## ACTION ITEM
Pick every line from the data that holds the word "dirs".

Segment Start: EXCERPTED RECORDS

What follows belongs to an exercise in optimizing a design on an open flow for small area, a short achievable clock period and few clock cycles per item; a production flow would make more cautious choices. At most, simulation tests tie the RTL to the original design; equivalence was not proved. No functional check of the RTL was part of runs 2 and 3. Power and IR drop assume default switching activity.

==> flow/design.v, too long to show whole: its modules and the start of the top module <==
// module scope_index_unit: 1178 lines
module scope_index_unit (
    input  wire        clk,
    input  wire        rst,           
    input  wire        start,
    input  wire [2:0]  cfg_scope,
    input  wire [11:0] cfg_width_m1,  
    input  wire        s_valid,
    output wire        s_ready,
    input  wire [31:0] s_data,        
    output reg         m_valid,
    input  wire        m_ready,
    output reg  [2:0]  m_mask,        
    output reg  [21:0] m_addr0,
    output reg  [21:0] m_addr1,
    output reg  [21:0] m_addr2
);
  // ...
==> flow/flow/run.sh <==
#!/bin/bash
# Own layout flow: the standard synthesis, then a netlist pass that re-assigns the
# polarity of the full-adder cells (and of gates that have a complemented twin) so that
# fewer inverters are needed (flow/polarity.py; registers and their names are untouched),
# then the standard layout, with the port buffers made of buf_2 cells and the delay
# cells (clkdlybuf4s*, dlygate*, dlymetal*) kept out of the layout's buffering.
# Each tool's output goes to a log file in this folder.
set -euo pipefail
R=$PWD/orfs/results/$FLOW_PLATFORM/scope_index_unit/base
LIB=$FLOW_HOME/platforms/$FLOW_PLATFORM/lib/sky130_fd_sc_hd__tt_025C_1v80.lib
bash standard.sh "$R/1_2_yosys.v" > synth.log 2>&1
cp "$R/1_2_yosys.v" "$R/1_2_yosys_standard.v"
python3 flow/polarity.py "$LIB" "$R/1_2_yosys_standard.v" "$R/1_2_yosys.v" > polarity.log 2>&1
DONT_USE="sky130_fd_sc_hd__probe_p_8 sky130_fd_sc_hd__probec_p_8 sky130_fd_sc_hd__lpflow_bleeder_1 sky130_fd_sc_hd__lpflow_clkbufkapwr_1 sky130_fd_sc_hd__lpflow_clkbufkapwr_16 sky130_fd_sc_hd__lpflow_clkbufkapwr_2 sky130_fd_sc_hd__lpflow_clkbufkapwr_4 sky130_fd_sc_hd__lpflow_clkbufkapwr_8 sky130_fd_sc_hd__lpflow_clkinvkapwr_1 sky130_fd_sc_hd__lpflow_clkinvkapwr_16 sky130_fd_sc_hd__lpflow_clkinvkapwr_2 sky130_fd_sc_hd__lpflow_clkinvkapwr_4 sky130_fd_sc_hd__lpflow_clkinvkapwr_8 sky130_fd_sc_hd__lpflow_decapkapwr_12 sky130_fd_sc_hd__lpflow_decapkapwr_3 sky130_fd_sc_hd__lpflow_decapkapwr_4 sky130_fd_sc_hd__lpflow_decapkapwr_6 sky130_fd_sc_hd__lpflow_decapkapwr_8 sky130_fd_sc_hd__lpflow_inputiso0n_1 sky130_fd_sc_hd__lpflow_inputiso0p_1 sky130_fd_sc_hd__lpflow_inputiso1n_1 sky130_fd_sc_hd__lpflow_inputiso1p_1 sky130_fd_sc_hd__lpflow_inputisolatch_1 sky130_fd_sc_hd__lpflow_isobufsrc_1 sky130_fd_sc_hd__lpflow_isobufsrc_16 sky130_fd_sc_hd__lpflow_isobufsrc_2 sky130_fd_sc_hd__lpflow_isobufsrc_4 sky130_fd_sc_hd__lpflow_isobufsrc_8 sky130_fd_sc_hd__lpflow_isobufsrckapwr_16 sky130_fd_sc_hd__lpflow_lsbuf_lh_hl_isowell_tap_1 sky130_fd_sc_hd__lpflow_lsbuf_lh_hl_isowell_tap_2 sky130_fd_sc_hd__lpflow_lsbuf_lh_hl_isowell_tap_4 sky130_fd_sc_hd__lpflow_lsbuf_lh_isowell_4 sky130_fd_sc_hd__lpflow_lsbuf_lh_isowell_tap_1 sky130_fd_sc_hd__lpflow_lsbuf_lh_isowell_tap_2 sky130_fd_sc_hd__lpflow_lsbuf_lh_isowell_tap_4  sky130_fd_sc_hd__clkdlybuf4s15_1 sky130_fd_sc_hd__clkdlybuf4s15_2 sky130_fd_sc_hd__clkdlybuf4s18_1 sky130_fd_sc_hd__clkdlybuf4s18_2 sky130_fd_sc_hd__clkdlybuf4s25_1 sky130_fd_sc_hd__clkdlybuf4s25_2 sky130_fd_sc_hd__clkdlybuf4s50_1 sky130_fd_sc_hd__clkdlybuf4s50_2 sky130_fd_sc_hd__dlygate4sd1_1 sky130_fd_sc_hd__dlygate4sd2_1 sky130_fd_sc_hd__dlygate4sd3_1 sky130_fd_sc_hd__dlymetal6s2s_1 sky130_fd_sc_hd__dlymetal6s4s_1 sky130_fd_sc_hd__dlymetal6s6s_1"
bash standard.sh "BUFFER_PORTS_ARGS=-buffer_cell sky130_fd_sc_hd__buf_2" "DONT_USE_CELLS=$DONT_USE" finish > layout.log 2>&1
==> flow/flow/polarity.py <==
#!/usr/bin/env python3
"""Re-assign the polarity of full-adder cells in a Yosys gate-level netlist so that
fewer inverters are needed.  A full adder is self-dual: FA(~a,~b,~c) = (~sum, ~cout),
so flipping a full adder inverts both its inputs and its outputs.  Inverter chains are
collapsed, a flip assignment that needs few inverters is searched for, and one
inverter is put back per net that still needs its complement.
usage: polarity.py LIB in.v out.v"""
import re, sys
from collections import defaultdict

lib, src, dst = sys.argv[1:4]

# pin directions from the liberty file
dirs = {}
area = {}
cur = None
for line in open(lib):
    m = re.match(r'\s*cell\s*\(\s*"?([\w]+)"?\s*\)', line)
    if m: cur = m.group(1); dirs[cur] = {}; pin = None; continue
    m = re.match(r'\s*area\s*:\s*([\d.]+)', line)
    if m and cur and cur not in area: area[cur] = float(m.group(1)); continue
    m = re.match(r'\s*pin\s*\(\s*"?(\w+)"?\s*\)', line)
    if m and cur: pin = m.group(1); continue
    m = re.match(r'\s*direction\s*:\s*"?(\w+)"?', line)
    if m and cur: dirs[cur][pin] = m.group(1)

text = re.sub(r"\(\*.*?\*\)", "", open(src).read(), flags=re.S)
mstart = text.index("module ")
hdr_end = text.index(");", mstart) + 2
header, body = text[:hdr_end], text[hdr_end:]
body = body[:body.rindex("endmodule")]
stmts = [s.strip() for s in body.split(";") if s.strip()]

decls, assigns, cells = [], [], []
inst_re = re.compile(r'^(\S+)\s+(\S+)\s*\((.*)\)$', re.S)
pin_re = re.compile(r'\.(\w+)\s*\((.*?)\)\s*(?:,|$)', re.S)
ports = set()
for s in stmts:
    if s.startswith(("wire", "input", "output", "inout", "reg")):
        decls.append(s)
        if s.startswith(("input", "output", "inout")):
            for n in re.findall(r'([\\\w$\[\]\.]+)\s*$', s): ports.add(n)
            m = re.match(r'(input|output|inout)\s*(\[[^\]]*\])?\s*(.*)$', s, re.S)
            nm = m.group(3).strip(); rng = m.group(2)
            if rng:
                hi, lo = [int(x) for x in rng[1:-1].split(":")]
                for i in range(min(hi, lo), max(hi, lo) + 1): ports.add(f"{nm}[{i}]")
            ports.add(nm)
        continue
    if s.startswith("assign"):
        assigns.append(s); continue
    m = inst_re.match(s)
    assert m, s[:200]
    typ, name, pins = m.group(1), m.group(2), m.group(3)
    conns = {p: n.strip() for p, n in pin_re.findall(pins)}
    cells.append([typ, name, conns])

def is_inv(t): return re.match(r'sky130_fd_sc_hd__(clk)?inv_\d+$', t) is not None
def is_fa(t): return re.match(r'sky130_fd_sc_hd__fa_\d+$', t) is not None
def outs(t): return [p for p, d in dirs[t].items() if d == "output"]

PAIRS = [("and2", "nand2"), ("or2", "nor2"), ("and3", "nand3"), ("or3", "nor3"),
         ("and4", "nand4"), ("or4", "nor4"), ("xor2", "xnor2"), ("xor3", "xnor3"),
         ("and2b", "nand2b"), ("or2b", "nor2b"), ("and3b", "nand3b"), ("or3b", "nor3b"),
         ("and4b", "nand4b"), ("or4b", "nor4b"), ("mux2", "mux2i"),
         ("a21o", "a21oi"), ("a21bo", "a21boi"), ("a211o", "a211oi"), ("a22o", "a22oi"),
         ("a31o", "a31oi"), ("a32o", "a32oi"), ("a41o", "a41oi"), ("a221o", "a221oi"),
         ("a2111o", "a2111oi"), ("a311o", "a311oi"), ("a2bb2o", "a2bb2oi"),
         ("o21a", "o21ai"), ("o211a", "o211ai"), ("o22a", "o22ai"), ("o31a", "o31ai"),
         ("o32a", "o32ai"), ("o41a", "o41ai"), ("o221a", "o221ai"), ("o2111a", "o2111ai"),
         ("o311a", "o311ai"), ("o21ba", "o21bai"), ("o2bb2a", "o2bb2ai")]
comp = {}
for a_, b_ in PAIRS: comp[a_] = b_; comp[b_] = a_
def complement(t):
    m = re.match(r'sky130_fd_sc_hd__(\w+?)_(\d+)$', t)
    if not m or m.group(1) not in comp: return None
    base, sz = comp[m.group(1)], m.group(2)
    for z in (sz, "1", "2", "0", "4"):
        c = f"sky130_fd_sc_hd__{base}_{z}"
        if c in dirs and c in area:
            o1 = outs(t); o2 = outs(c)
            if len(o1) != 1 or len(o2) != 1: return None
            ins1 = sorted(p for p, d in dirs[t].items() if d == "input")
            ins2 = sorted(p for p, d in dirs[c].items() if d == "input")
            if ins1 != ins2: return None
            return c
    return None

assign_nets = set()
for a in assigns:
    for n in re.findall(r"[\\\w$][\w$\[\]\.\\]*", a[6:]):
        assign_nets.add(n)

driver = {}
for ci, (typ, name, conns) in enumerate(cells):
    for p in outs(typ):
        if p in conns: driver[conns[p]] = (ci, p)

# inverters that can be removed: not touching ports or assigns
removable = set()
for ci, (typ, name, conns) in enumerate(cells):
    if is_inv(typ):
        a, y = conns["A"], conns["Y"]
        if a in ports or y in ports or a in assign_nets or y in assign_nets: continue
        if a.startswith("1'b") or a.startswith("1'h"): continue
        removable.add(ci)

def root(n):
    p = 0
    seen = 0
    while n in driver and driver[n][0] in removable:
        n = cells[driver[n][0]][2]["A"]; p ^= 1; seen += 1
        assert seen < 100
    return n, p

# loads: (cell index, pin) of non-removable cells
loads = defaultdict(list)   # root -> list of (ci, pin, parity)
for ci, (typ, name, conns) in enumerate(cells):
    if ci in removable: continue
    for p, n in conns.items():
        if dirs[typ].get(p) == "input":
            r, par = root(n)
            loads[r].append((ci, p, par))
# roots that feed ports/assigns through removable inverters cannot happen (excluded above)

fas = [ci for ci, c in enumerate(cells) if is_fa(c[0])]
fa_set = set(fas)
cmp_cells = {}
for ci, (typ, name, conns) in enumerate(cells):
    if ci in removable: continue
    c = complement(typ)
    if c is None: continue
    o = conns.get(outs(typ)[0])
    if o is None or o in ports or o in assign_nets: continue
    cmp_cells[ci] = c
flip = defaultdict(int)
INV = area["sky130_fd_sc_hd__inv_1"]

def need(r, ci, par):
    d = driver.get(r)
    fd = flip[d[0]] if d else 0
    return par ^ fd ^ (flip[ci] if ci in fa_set else 0)

def cost(r):
    if r.startswith("1'b") or r.startswith("1'h"): return 0
    return 1 if any(need(r, ci, par) for ci, p, par in loads[r]) else 0

def touched(ci):
    typ, name, conns = cells[ci]
    rs = set()
    for p in ("A", "B", "CIN"): rs.add(root(conns[p])[0])
    for p in ("SUM", "COUT"):
        if p in conns: rs.add(conns[p])
    return rs

base = sum(cost(r) for r in list(loads))
rootcache = {}
def dcell(ci):
    t = cells[ci][0]
    return area[cmp_cells[ci]] - area[t] if flip[ci] == 0 else area[t] - area[cmp_cells[ci]]
improved = True; it = 0
while improved and it < 50:
    improved = False; it += 1
    for ci in fas:
        rs = touched(ci)
        before = sum(cost(r) for r in rs)
        flip[ci] ^= 1
        after = sum(cost(r) for r in rs)
        if after < before: improved = True
        else: flip[ci] ^= 1
    for ci in cmp_cells:
        typ, name, conns = cells[ci]
        r = conns[outs(typ)[0]]
        before = cost(r) * INV
        d = dcell(ci)
        flip[ci] ^= 1
        after = cost(r) * INV + d
        if after < before - 1e-9: improved = True
        else: flip[ci] ^= 1
# simulated annealing on top of the greedy result (fixed seed: reproducible)
import random, math
rng = random.Random(12345)
movable = fas + list(cmp_cells)
def move_delta(ci):
    if ci in fa_set:
        rs = touched(ci)
        before = sum(cost(r) for r in rs) * INV
        flip[ci] ^= 1
        after = sum(cost(r) for r in rs) * INV
        flip[ci] ^= 1
        return after - before
    typ, name, conns = cells[ci]
    r = conns[outs(typ)[0]]
    before = cost(r) * INV
    d = dcell(ci)
    flip[ci] ^= 1
    after = cost(r) * INV + d
    flip[ci] ^= 1
    return after - before
touched_cache = {}
def total_area():
    return sum(cost(r) for r in list(loads)) * INV + sum((area[cmp_cells[c]] - area[cells[c][0]]) for c in cmp_cells if flip[c])
best = total_area(); best_flip = dict(flip); cur = best
NIT = 300000
for i in range(NIT):
    T = 2.0 * (1 - i / NIT) + 0.01
    ci = movable[rng.randrange(len(movable))]
    d = move_delta(ci)
    if d <= 0 or rng.random() < math.exp(-d / T):
        flip[ci] ^= 1; cur += d
        if cur < best - 1e-9: best = cur; best_flip = dict(flip)
flip.clear(); flip.update(best_flip)
final = sum(cost(r) for r in list(loads))
ninv = len(removable)
sys.stderr.write(f"inverters: {ninv} removable, needed before {base}, after {final}, flipped {sum(flip[c] for c in fas)} of {len(fas)} full adders\n")

# rewrite
new_cells = []
extra_decl = []
k = 0
inv_of = {}
for r, ls in loads.items():
    for ci, p, par in ls:
        n = need(r, ci, par)
        if r.startswith("1'b"):
            cells[ci][2][p] = r if not n else ("1'b1" if r == "1'b0" else "1'b0")
            continue
        if n:
            if r not in inv_of:
                k += 1; w = f"_polinv_{k}_"
                inv_of[r] = w
                extra_decl.append(f"wire {w}")
                nl = sum(1 for c2, p2, q2 in ls if need(r, c2, q2))
                size = 1 if nl <= 3 else 2 if nl <= 8 else 4
                new_cells.append([f"sky130_fd_sc_hd__inv_{size}", f"_polinv_cell_{k}_", {"A": r, "Y": w}])
            cells[ci][2][p] = inv_of[r]
        else:
            cells[ci][2][p] = r
for ci, c in cmp_cells.items():
    if flip[ci]:
        typ, name, conns = cells[ci]
        o1 = outs(typ)[0]; o2 = outs(c)[0]
        net = conns.pop(o1); conns[o2] = net
        cells[ci][0] = c
sys.stderr.write(f"complemented {sum(1 for ci in cmp_cells if flip[ci])} of {len(cmp_cells)} gates\n")
out = [header, ""]
def esc(n): return n + " " if n.startswith("\\") else n
for d in decls: out.append("  " + d + " ;")
for d in extra_decl: out.append("  " + d + ";")
for ci, (typ, name, conns) in enumerate(cells):
    if ci in removable: continue
    out.append(f"  {typ} {name} (" + ", ".join(f".{p}({esc(n)})" for p, n in conns.items()) + ");")
for typ, name, conns in new_cells:
    out.append(f"  {typ} {name} (" + ", ".join(f".{p}({esc(n)})" for p, n in conns.items()) + ");")
for a in assigns: out.append("  " + a + " ;")
out.append("endmodule")
open(dst, "w").write("\n".join(out) + "\n")
==> flow/standard.sh <==
#!/bin/bash
# synth_recipe.tcl (not shown) runs the flow's synth.tcl, then flattens the netlist and writes it again
# the make line also repeats each setting of config.mk as NAME=value (left out here)
make -C /OpenROAD-flow-scripts/flow DESIGN_CONFIG=/design/flow/config.mk WORK_HOME=/design/flow/orfs CLKGATE_MAP_FILE= SYNTH_SCRIPT=/design/flow/synth_recipe.tcl "${@:-finish}"
==> flow/config.mk <==
export PLATFORM = sky130hd
export DESIGN_NAME = scope_index_unit
export DESIGN_NICKNAME = scope_index_unit
export VERILOG_FILES = /design/flow/design.v
export SDC_FILE = /design/flow/constraint.sdc
export NUM_CORES = 4
export LEC_CHECK = 0
export CAP_MARGIN = 80
export CORE_MARGIN = 2
export CORE_UTILIZATION = 60
export SLEW_MARGIN = 80
==> flow/constraint.sdc <==
create_clock -name core_clock -period 28.0 [get_ports {clk}]
set_input_delay 5.6000 -clock core_clock [delete_from_list [all_inputs] [get_ports {clk}]]
set_output_delay 5.6000 -clock core_clock [all_outputs]
set_load 0.01 [all_outputs]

Segment End: EXCERPTED RECORDS

## RESULT
dirs = {}
    if m: cur = m.group(1); dirs[cur] = {}; pin = None; continue
    if m and cur: dirs[cur][pin] = m.group(1)
def outs(t): return [p for p, d in dirs[t].items() if d == "output"]
        if c in dirs and c in area:
            ins1 = sorted(p for p, d in dirs[t].items() if d == "input")
            ins2 = sorted(p for p, d in dirs[c].items() if d == "input")
        if dirs[typ].get(p) == "input":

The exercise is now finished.